“Pensavo che la schiavitù fosse stata abolita due secoli fa!. Mi domandavo come fosse possibile che in Italia, un paese dell’Unione Europea, potessero accadere queste cose, senza che nessuno intervenisse”. Sono le parole di una lavoratrice italiana impiegata presso un polo logistico al servizio di H&M il famoso marchio di abbigliamento, finito nell’occhio del ciclone per le accuse di sfruttamento del lavoro da parte della campagna Clean Clothes Campaign, promossa in Italia da Abitipuliti.org. Ed è proprio alla campagna italiana che la lavoratrice ha scritto una lettera di cui riportiamo di seguito alcuni stralci, in cui le accuse nei confronti del brand sono pesanti anche rispetto il nostro paese.
“Turni di 12 ore”
“Lavoro dal 2016 presso un polo logistico italiano, gestito da XPO, azienda leader a livello internazionale nel settore della logistica e dei trasporti, che invia in 18 paesi i prodotti di H&M – scrive la lavoratrice – Donna sola, con due figli, sono abituata a lavorare sodo, anche sette giorni su sette quando è stato necessario.
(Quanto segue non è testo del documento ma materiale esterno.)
## src/rtl/dice_pkg.sv

```systemverilog
// Shared dice encodings, per-die maximum face lookup and the sequencer state set.
// dice_roller and dice_roll_sequencer both use these codes so die_select means the same thing on each side.
package dice_pkg;

  localparam logic [1:0] D4  = 2'b00;
  localparam logic [1:0] D6  = 2'b01;
  localparam logic [1:0] D8  = 2'b10;
  localparam logic [1:0] D20 = 2'b11;

  typedef enum logic [1:0] {
    IDLE = 2'b00,
    ROLL = 2'b01,
    WAIT = 2'b10,
    DONE = 2'b11
  } state_e;

  function automatic logic [7:0] die_max(input logic [1:0] die);
    logic [7:0] m;
    case (die)
      D4:      m = 8'd4;
      D6:      m = 8'd6;
      D8:      m = 8'd8;
      default: m = 8'd20;
    endcase
    return m;
  endfunction

endpackage

```

## src/rtl/dice_roll_sequencer.sv

```systemverilog
// Issues one roll pulse per requested die to dice_roller, samples each result a fixed
// latency later, range-checks it and accumulates the total, finishing with a done pulse.
module dice_roll_sequencer
  import dice_pkg::*;
#(
  parameter int ROLL_LATENCY = 2,
  parameter int NDICE_W      = 3
) (
  input  logic               clk,
  input  logic               reset_n,
  input  logic               start,
  input  logic [NDICE_W-1:0] num_dice,
  input  logic [1:0]         die_type,
  output logic [1:0]         die_select,
  output logic               roll,
  input  logic [7:0]         rolled_number,
  output logic               busy,
  output logic               done,
  output logic [7:0]         total,
  output logic               range_err,
  output state_e             dbg_state
);

  // Handshake: start is a level sampled only in IDLE; done is a single-cycle
  // qualifier for total/range_err, and busy covers acceptance through DONE.

  localparam int WAIT_W = 3;
  localparam logic [WAIT_W-1:0] LAT = WAIT_W'(ROLL_LATENCY);

  state_e             state_q, state_d;
  logic [NDICE_W-1:0] remaining_q, remaining_d;
  logic [WAIT_W-1:0]  wait_cnt_q, wait_cnt_d;
  logic [7:0]         acc_q, acc_d;
  logic [1:0]         die_select_d;
  logic               roll_d, busy_d, done_d, range_err_d;
  logic [7:0]         total_d;
  logic               in_range;
  logic [7:0]         acc_plus;

  assign dbg_state = state_q;
  assign in_range  = (rolled_number != 8'd0) && (rolled_number <= die_max(die_select));
  assign acc_plus  = acc_q + rolled_number;

  always_ff @(posedge clk or negedge reset_n) begin
    if (!reset_n) begin
      state_q     <= IDLE;
      remaining_q <= '0;
      wait_cnt_q  <= '0;
      acc_q       <= 8'd0;
      die_select  <= D4;
      roll        <= 1'b0;
      busy        <= 1'b0;
      done        <= 1'b0;
      total       <= 8'd0;
      range_err   <= 1'b0;
    end else begin
      state_q     <= state_d;
      remaining_q <= remaining_d;
      wait_cnt_q  <= wait_cnt_d;
      acc_q       <= acc_d;
      die_select  <= die_select_d;
      roll        <= roll_d;
      busy        <= busy_d;
      done        <= done_d;
      total       <= total_d;
      range_err   <= range_err_d;
    end
  end

  // Outputs are registered: each branch sets the value the output takes in the state being entered.
  always_comb begin
    state_d      = state_q;
    remaining_d  = remaining_q;
    wait_cnt_d   = wait_cnt_q;
    acc_d        = acc_q;
    die_select_d = die_select;
    roll_d       = 1'b0;
    busy_d       = busy;
    done_d       = 1'b0;
    total_d      = total;
    range_err_d  = range_err;

    case (state_q)
      IDLE: begin
        if (start) begin
          state_d      = ROLL;
          roll_d       = 1'b1;
          busy_d       = 1'b1;
          die_select_d = die_type;
          remaining_d  = (num_dice == '0) ? NDICE_W'(1) : num_dice;
          acc_d        = 8'd0;
          range_err_d  = 1'b0;
          wait_cnt_d   = '0;
        end
      end

      ROLL: begin
        state_d    = WAIT;
        wait_cnt_d = LAT;
      end

      WAIT: begin
        wait_cnt_d = wait_cnt_q - 1'b1;
        if (wait_cnt_q == WAIT_W'(1)) begin
          if (in_range) begin
            acc_d = acc_plus;
          end else begin
            range_err_d = 1'b1;
          end
          remaining_d = remaining_q - 1'b1;
          if (remaining_q == NDICE_W'(1)) begin
            state_d = DONE;
            done_d  = 1'b1;
            total_d = in_range ? acc_plus : acc_q;
          end else begin
            state_d = ROLL;
            roll_d  = 1'b1;
          end
        end
      end

      DONE: begin
        state_d = IDLE;
        busy_d  = 1'b0;
      end

      default: begin
        state_d = IDLE;
        busy_d  = 1'b0;
      end
    endcase
  end

endmodule

```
Mai avrei immaginato però che H&M mi avrebbe stravolto la vita. Nell’enorme magazzino in cui lavoro, che all’epoca occupava 350 persone, per la maggior parte donne e stranieri, il turno iniziava alle 4,30 della mattina con nessuna certezza dell’orario di uscita. Tutto era possibile, 4 ore di lavoro come 12, e un semplice sms, inviato la sera, fissava il tuo turno per il giorno dopo”. La donna continua: “Nel mio reparto smistavamo la merce prima del confezionamento e della spedizione. Stavo in piedi per ore e ore scaricando senza sosta da un rullo le ceste per la cernita. Per restare nei tempi richiesti, e non essere licenziati, bisognava lavorare alla massima velocità in tutti i reparti. Presto sono comparsi forti mal di schiena e non ho più avuto una vita privata. Non avevo tempo nemmeno per una visita medica. Per non parlare della famiglia, degli amici o dello svago! In piedi dalle 3 del mattino, dopo una lunga e dura giornata di lavoro, riuscivo a malapena ad arrivare sveglia all’ora di cena. Ho visto anche colleghe svenire per il caldo”.
Stipendio di mille euro
“E tutto questo in cambio di uno stipendio di circa 1.000 euro che qui da noi, se hai un affitto da pagare, bollette e figli, non basta neanche per arrivare a metà mese, se si tratta dell’unico reddito della famiglia” aggiunge la lavoratrice, che dopo un mese e mezzo dall’assunzione decide di iscriversi a un sindacato di base, il S.I.Cobas: “Abbiamo dato vita a una serie di scioperi e di iniziative di lotta che ci hanno portato denunce e lettere di richiamo. I contratti di lavoro di alcuni colleghi precari non sono più stati rinnovati per rappresaglia. Ci sono state però delle conquiste: turni con orari fissi, un calendario di lavoro settimanale, rapporti gerarchici più umani, sicurezza nel magazzino e altro ancora. Quello che purtroppo non siamo ancora riusciti a ottenere è uno stipendio adeguato, l’abolizione del sabato come giorno di lavoro ordinario e la domenica pagata con la giusta maggiorazione, i primi tre giorni di malattia e infortunio retribuiti; ferie, permessi e bonus aggiuntivi calcolati in modo corretto”.
Causa contro i lavoratori
La donna aggiunge che al momento in cui scrive riceve notizia di una causa intentata da XPO nei confronti del suo sindacato e di 147 lavoratori per danni patrimoniali e di immagine “che avremmo procurato con i nostri scioperi”. Inoltre, sarebbero stati annunciati 400-450 licenziamenti nel mio magazzino di lavoratori precari perché H&M sta aprendo nuovi poli logistici in Europa. “Questo però non ci fermerà, dobbiamo continuare a lottare. Dobbiamo resistere per la nostra dignità, per i nostri diritti, per una vita migliore in un mondo migliore. Solidarietà a voi, care colleghe, così lontane e così vicine”.
La petizione online
Intanto, sempre più consumatori esprimono la loro solidarietà con i lavoratori e l’aspettativa che H&M garantisca un salario dignitoso a tutti, senza ulteriori ritardi. La petizione lanciata nell’ambito della campagna “Turn Around, H&M!” ha, infatti, già raccolto oltre 135.000 firme.